** Exercise **
Please reproduce verbatim the lines below, from the first through the one with "export GPL_TIMING_DRIVEN = 0".

** Data supplied **
===== config.mk =====
export PLATFORM = sky130hd
export DESIGN_NAME = mem_access_unit
export DESIGN_NICKNAME = d
export VERILOG_FILES = /design/src/rtl/cpu_pkg.sv /design/src/rtl/load_extend.sv /design/src/rtl/mem_access_unit.sv
export SDC_FILE = /design/constraint.sdc
export NUM_CORES = 1
export LEC_CHECK = 0
export ABC_AREA = 1
export ABC_CLOCK_PERIOD_IN_PS = 3200
export CORE_ASPECT_RATIO = 0.75
export CORE_MARGIN = 1.5
export CORE_UTILIZATION = 49
export DETAILED_ROUTE_END_ITERATION = 8
export GPL_TIMING_DRIVEN = 0
export PLACE_DENSITY = 0.86
export SYNTH_ARGS = -nofsm -noshare
export SYNTH_HDL_FRONTEND = slang
export SYNTH_HIERARCHICAL = 1
export SYNTH_SLANG_ARGS = --single-unit

===== constraint.sdc =====
create_clock -name clk -period 3.2 [get_ports clk]
set_input_delay 0.64 -clock clk [delete_from_list [all_inputs] [get_ports clk]]
set_output_delay 0.64 -clock clk [all_outputs]
set_load 0.05 [all_outputs]

===== src/rtl/cpu_pkg.sv =====
// Shared load/store encodings: funct3 size codes, FSM states, access legality check.
// Latency: n/a (types, constants and a pure function only).
// Backpressure: n/a.
package cpu_pkg;

  localparam logic [2:0] F3_B  = 3'b000;
  localparam logic [2:0] F3_H  = 3'b001;
  localparam logic [2:0] F3_W  = 3'b010;
  localparam logic [2:0] F3_BU = 3'b100;
  localparam logic [2:0] F3_HU = 3'b101;

  typedef enum logic [1:0] {
    ST_IDLE = 2'd0,
    ST_REQ  = 2'd1,
    ST_DONE = 2'd2
  } state_t;

  // Stores only decode the size bits, so 1xx aliases onto 0xx; loads use
  // bit 2 as the unsigned flag and only the five listed codes exist.
  function automatic logic access_legal(input logic       is_store,
                                        input logic [2:0] f3,
                                        input logic [1:0] off);
    logic code_ok;
    logic align_ok;
    if (is_store) code_ok = (f3[1:0] != 2'b11);
    else          code_ok = (f3 == F3_B) || (f3 == F3_H) || (f3 == F3_W) ||
                            (f3 == F3_BU) || (f3 == F3_HU);
    case (f3[1:0])
      2'b00:   align_ok = 1'b1;
      2'b01:   align_ok = ~off[0];
      2'b10:   align_ok = (off == 2'b00);
      default: align_ok = 1'b0;
    endcase
    return code_ok && align_ok;
  endfunction

endpackage


===== src/rtl/load_extend.sv =====
// Selects the addressed byte/half of a read word and sign- or zero-extends it.
// Latency: purely combinational, zero cycles.
// Backpressure: none; output follows inputs.
// Ports: rdata (read word), off (byte offset), funct3 (size/sign), data (result).
module load_extend
  import cpu_pkg::*;
(
  input  logic [31:0] rdata,
  input  logic [1:0]  off,
  input  logic [2:0]  funct3,
  output logic [31:0] data
);

  logic [7:0]  byte_v;
  logic [15:0] half_v;

  always_comb begin
    byte_v = rdata[8*off +: 8];
    half_v = off[1] ? rdata[31:16] : rdata[15:0];
    case (funct3)
      F3_B:    data = {{24{byte_v[7]}}, byte_v};
      F3_BU:   data = {24'h0, byte_v};
      F3_H:    data = {{16{half_v[15]}}, half_v};
      F3_HU:   data = {16'h0, half_v};
      default: data = rdata;
    endcase
  end

endmodule


===== src/rtl/mem_access_unit.sv =====
// Load/store stage: drives a word-wide ready-handshaked data bus and extends load data.
// Latency: >=2 stalled cycles (detect + REQ until mem_ready), then one DONE cycle.
// Backpressure: Stall holds the core while in REQ; mem_ready absence aborts after TIMEOUT.
// Ports: MemRead/MemWrite/funct3/ALUResult/ReadData2 from the ALU stage; MemData,
// Stall, AccessFault, BusErr to the core; mem_* is the data-memory bus.
module mem_access_unit
  import cpu_pkg::*;
#(
  parameter int TIMEOUT = 16,
  parameter int CNT_W   = 5
) (
  input  logic        clk,
  input  logic        rst_n,
  input  logic        MemRead,
  input  logic        MemWrite,
  input  logic [2:0]  funct3,
  input  logic [31:0] ALUResult,
  input  logic [31:0] ReadData2,
  output logic [31:0] MemData,
  output logic        Stall,
  output logic        AccessFault,
  output logic        BusErr,
  output logic        mem_req,
  output logic        mem_we,
  output logic [31:0] mem_addr,
  output logic [31:0] mem_wdata,
  output logic [3:0]  mem_be,
  input  logic        mem_ready,
  input  logic [31:0] mem_rdata
);

  state_t           state;
  logic [CNT_W-1:0] cnt;
  logic [1:0]       off_q;
  logic [2:0]       f3_q;
  logic             load_q;

  logic        valid;
  logic        legal;
  logic        start;
  logic [1:0]  off;
  logic [3:0]  be_next;
  logic [31:0] wdata_next;
  logic [31:0] ext_data;

  assign off   = ALUResult[1:0];
  assign valid = MemRead | MemWrite;
  // A simultaneous read+write request is treated as a store.
  assign legal = access_legal(MemWrite, funct3, off);
  assign start = (state == ST_IDLE) && valid && legal;
  assign Stall = start || (state == ST_REQ);

  // Lane steering: narrow data is replicated across the word so the byte
  // enables alone pick the target lanes.
  always_comb begin
    case (funct3[1:0])
      2'b00: begin
        be_next    = 4'b0001 << off;
        wdata_next = {4{ReadData2[7:0]}};
      end
      2'b01: begin
        be_next    = 4'b0011 << off;
        wdata_next = {2{ReadData2[15:0]}};
      end
      default: begin
        be_next    = 4'b1111;
        wdata_next = ReadData2;
      end
    endcase
  end

  load_extend u_load_extend (
    .rdata  (mem_rdata),
    .off    (off_q),
    .funct3 (f3_q),
    .data   (ext_data)
  );

  always_ff @(posedge clk or negedge rst_n) begin
    if (!rst_n) begin
      state       <= ST_IDLE;
      cnt         <= '0;
      off_q       <= '0;
      f3_q        <= '0;
      load_q      <= 1'b0;
      mem_req     <= 1'b0;
      mem_we      <= 1'b0;
      mem_addr    <= '0;
      mem_wdata   <= '0;
      mem_be      <= '0;
      MemData     <= '0;
      AccessFault <= 1'b0;
      BusErr      <= 1'b0;
    end else begin
      AccessFault <= 1'b0;
      BusErr      <= 1'b0;
      case (state)
        ST_IDLE: begin
          if (valid) begin
            if (legal) begin
              mem_req   <= 1'b1;
              mem_we    <= MemWrite;
              mem_addr  <= {ALUResult[31:2], 2'b00};
              mem_be    <= be_next;
              mem_wdata <= wdata_next;
              off_q     <= off;
              f3_q      <= funct3;
              load_q    <= ~MemWrite;
              cnt       <= '0;
              state     <= ST_REQ;
            end else begin
              AccessFault <= 1'b1;
            end
          end
        end
        ST_REQ: begin
          if (mem_ready) begin
            mem_req <= 1'b0;
            if (load_q) MemData <= ext_data;
            state <= ST_DONE;
          end else if (cnt == CNT_W'(TIMEOUT - 1)) begin
            // This cycle is the TIMEOUT-th REQ cycle without a response.
            mem_req <= 1'b0;
            BusErr  <= 1'b1;
            MemData <= '0;
            state   <= ST_DONE;
          end else begin
            cnt <= cnt + 1'b1;
          end
        end
        ST_DONE: state <= ST_IDLE;
        default: state <= ST_IDLE;
      endcase
    end
  end

endmodule


==> impl_metrics.sql <==
INSERT INTO impl_metrics (metric_group, metric, value, unit) VALUES
('synth', 'yosysSeqAreaShare', '48.72', '%'),
('clock_network', 'ctsHtreeMaxLevel', '4', ''),
('finish', 'syn2layout_area_growth', '49.67', '%'),
('sta', 'max_freq', '0.3248', 'GHz'),
('worst_setup_path', 'critical_path.reg2reg.endpoint', 'MemData[26]', ''),
('clock_network', 'cts_tree', 'built', ''),
('routing', 'wl_per_cell', '16.04', 'um'),
('place', 'dpl.hpwl', '13.05', 'mm'),
('worst_setup_path', 'start_kind', 'primary input', ''),
('clock_network', 'cts_buffer_depth', '2', ''),
('clock_network', 'cts.clk_slew.worst_paths', '50', 'ps'),
('routing', 'route.detailed.drc', '0', ''),
('routing', 'vias', '5925', ''),
('global_routing', 'grt_pass1_wl', '29.08', 'mm'),
('synth', 'post-synth-top-area-fraction', '48.72', '%'),
('clock_network', 'clock-sinks', '115', ''),
('global_routing', 'antenna_found_initial', '0', ''),
('worst_setup_path', 'critical_path.max_fanout', '10', ''),
('clock_network', 'cts_inserted_buffers', '17', ''),
('sta', 'finalWorstSetupSlack', '121.4', 'ps'),
('clock_network', 'insertion_delay', '420', 'ps'),
('floorplanning', 'fp.dieArea', '0.01273', 'sq mm'),
('power_and_ir_drop', 'p_per_area', '1009', 'mW/mm^2'),
('sta', 'worst-slew-pin-transition', '595.7', 'ps'),
('synth', 'synth_flop_cell', 'sky130_fd_sc_hd__dfrtp_1', ''),
('worst_setup_path', 'worst-endpoint-required', '2560', 'ps'),
('power_and_ir_drop', 'power_leakage', '4.119', 'nW'),
('synth', 'post_synth_main_area_contributors', 'sky130_fd_sc_hd__dfrtp_1, sky130_fd_sc_hd__nand2_1, sky130_fd_sc_hd__nand3_1, sky130_fd_sc_hd__o21ai_1, sky130_fd_sc_hd__inv_1', ''),
('worst_setup_path', 'worst-setup-path-type', 'in2out', ''),
('clock_network', 'cts_root_buffer', 'sky130_fd_sc_hd__clkbuf_16', ''),
('global_routing', 'total_grt_usage', '29.69', '%'),
('floorplanning', 'initial_core_util', '50.68', '%'),
('finish', 'postLayoutCoreUtil', '75.85', '%'),
('power_and_ir_drop', 'ir_drop', '0.6372', 'mV'),
('sta', 'finClkSkew', '5.922', 'ps'),
('synth', 'synth_enable_flop_cells', '0', ''),
('finish', 'drive_gt1_share', '12.59', '%'),
('floorplanning', 'ioPinCount', '209', ''),
('worst_setup_path', 'reg2reg_slack', '1330', 'ps'),
('finish', 'nNetsFinal', '1054', ''),
('synth', 'synth-async-reset-ratio', '100.0', '%'),
('run_status', 'status', 'complete, no violations', ''),
('clock_network', 'holdBufCountCts', '0', ''),
('routing', 'post_drt_via_cell_ratio', '5.276', ''),
('floorplanning', 'die_h', '98.09', 'um'),
('flow_run', 'cap_viol_max_count', '0', ''),
('finish', 'final_cells', '1123', ''),
('sta', 'slew_headroom', '60.29', '%'),
('sta', 'report.final.slew_viol_count', '0', ''),
('synth', 'synth_area_leader_cell', 'sky130_fd_sc_hd__dfrtp_1', ''),
('place', 'dp_cells', '1091', ''),
('place', 'globalplace.congestion', '0.9088', ''),
('floorplanning', 'rows', '34', ''),
('worst_setup_path', 'reg2regPathDepth', '11', ''),
('clock_network', 'cts_setup_buffers', '0', ''),
('global_routing', 'grt-ovfl-total', '0', ''),
('worst_setup_path', 'crit_path_launch', 'MemWrite', ''),
('place', 'placement.setup.worst_slack', '-312.1', 'ps'),
('finish', 'antennaDiodeCount', '0', ''),
('synth', 'yosysUniqueCellTypes', '35', ''),
('sta', 'report.final.setup_viol', '0', ''),
('routing', 'drt_iter0_drc', '607', ''),
('worst_setup_path', 'cp.arrival', '2440', 'ps'),
('global_routing', 'largest_net_degree_at_the_start_of_global_routing', '88', ''),
('routing', 'detail_route.first_pass.iterations', '8', ''),
('hold_path', 'hold_path_class', 'in2async', ''),
('synth', 'postSynthCellCount', '722', ''),
('global_routing', 'vias_in_the_first_global_route', '5790', ''),
('synth', 'yosysWarningCount', '6', ''),
('sta', 'grt_setup_unrepaired', 'false', ''),
('routing', 'antenna_violating_nets_post_route', '0', '');
[synth_stat cells, types with 8 or more instances]
master / instances
sky130_fd_sc_hd__o21ai_1: 59
sky130_fd_sc_hd__clkbuf_1: 8
sky130_fd_sc_hd__buf_2: 9
sky130_fd_sc_hd__a21oi_1: 26
sky130_fd_sc_hd__o21ai_2: 13
sky130_fd_sc_hd__nand3_1: 112
sky130_fd_sc_hd__nor2_1: 26
sky130_fd_sc_hd__inv_1: 62
sky130_fd_sc_hd__buf_6: 19
sky130_fd_sc_hd__o21ai_0: 17
sky130_fd_sc_hd__nand3_2: 17
sky130_fd_sc_hd__nand2_1: 188
sky130_fd_sc_hd__dfrtp_1: 115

** Result of this exercise **
===== config.mk =====
export PLATFORM = sky130hd
export DESIGN_NAME = mem_access_unit
export DESIGN_NICKNAME = d
export VERILOG_FILES = /design/src/rtl/cpu_pkg.sv /design/src/rtl/load_extend.sv /design/src/rtl/mem_access_unit.sv
export SDC_FILE = /design/constraint.sdc
export NUM_CORES = 1
export LEC_CHECK = 0
export ABC_AREA = 1
export ABC_CLOCK_PERIOD_IN_PS = 3200
export CORE_ASPECT_RATIO = 0.75
export CORE_MARGIN = 1.5
export CORE_UTILIZATION = 49
export DETAILED_ROUTE_END_ITERATION = 8
export GPL_TIMING_DRIVEN = 0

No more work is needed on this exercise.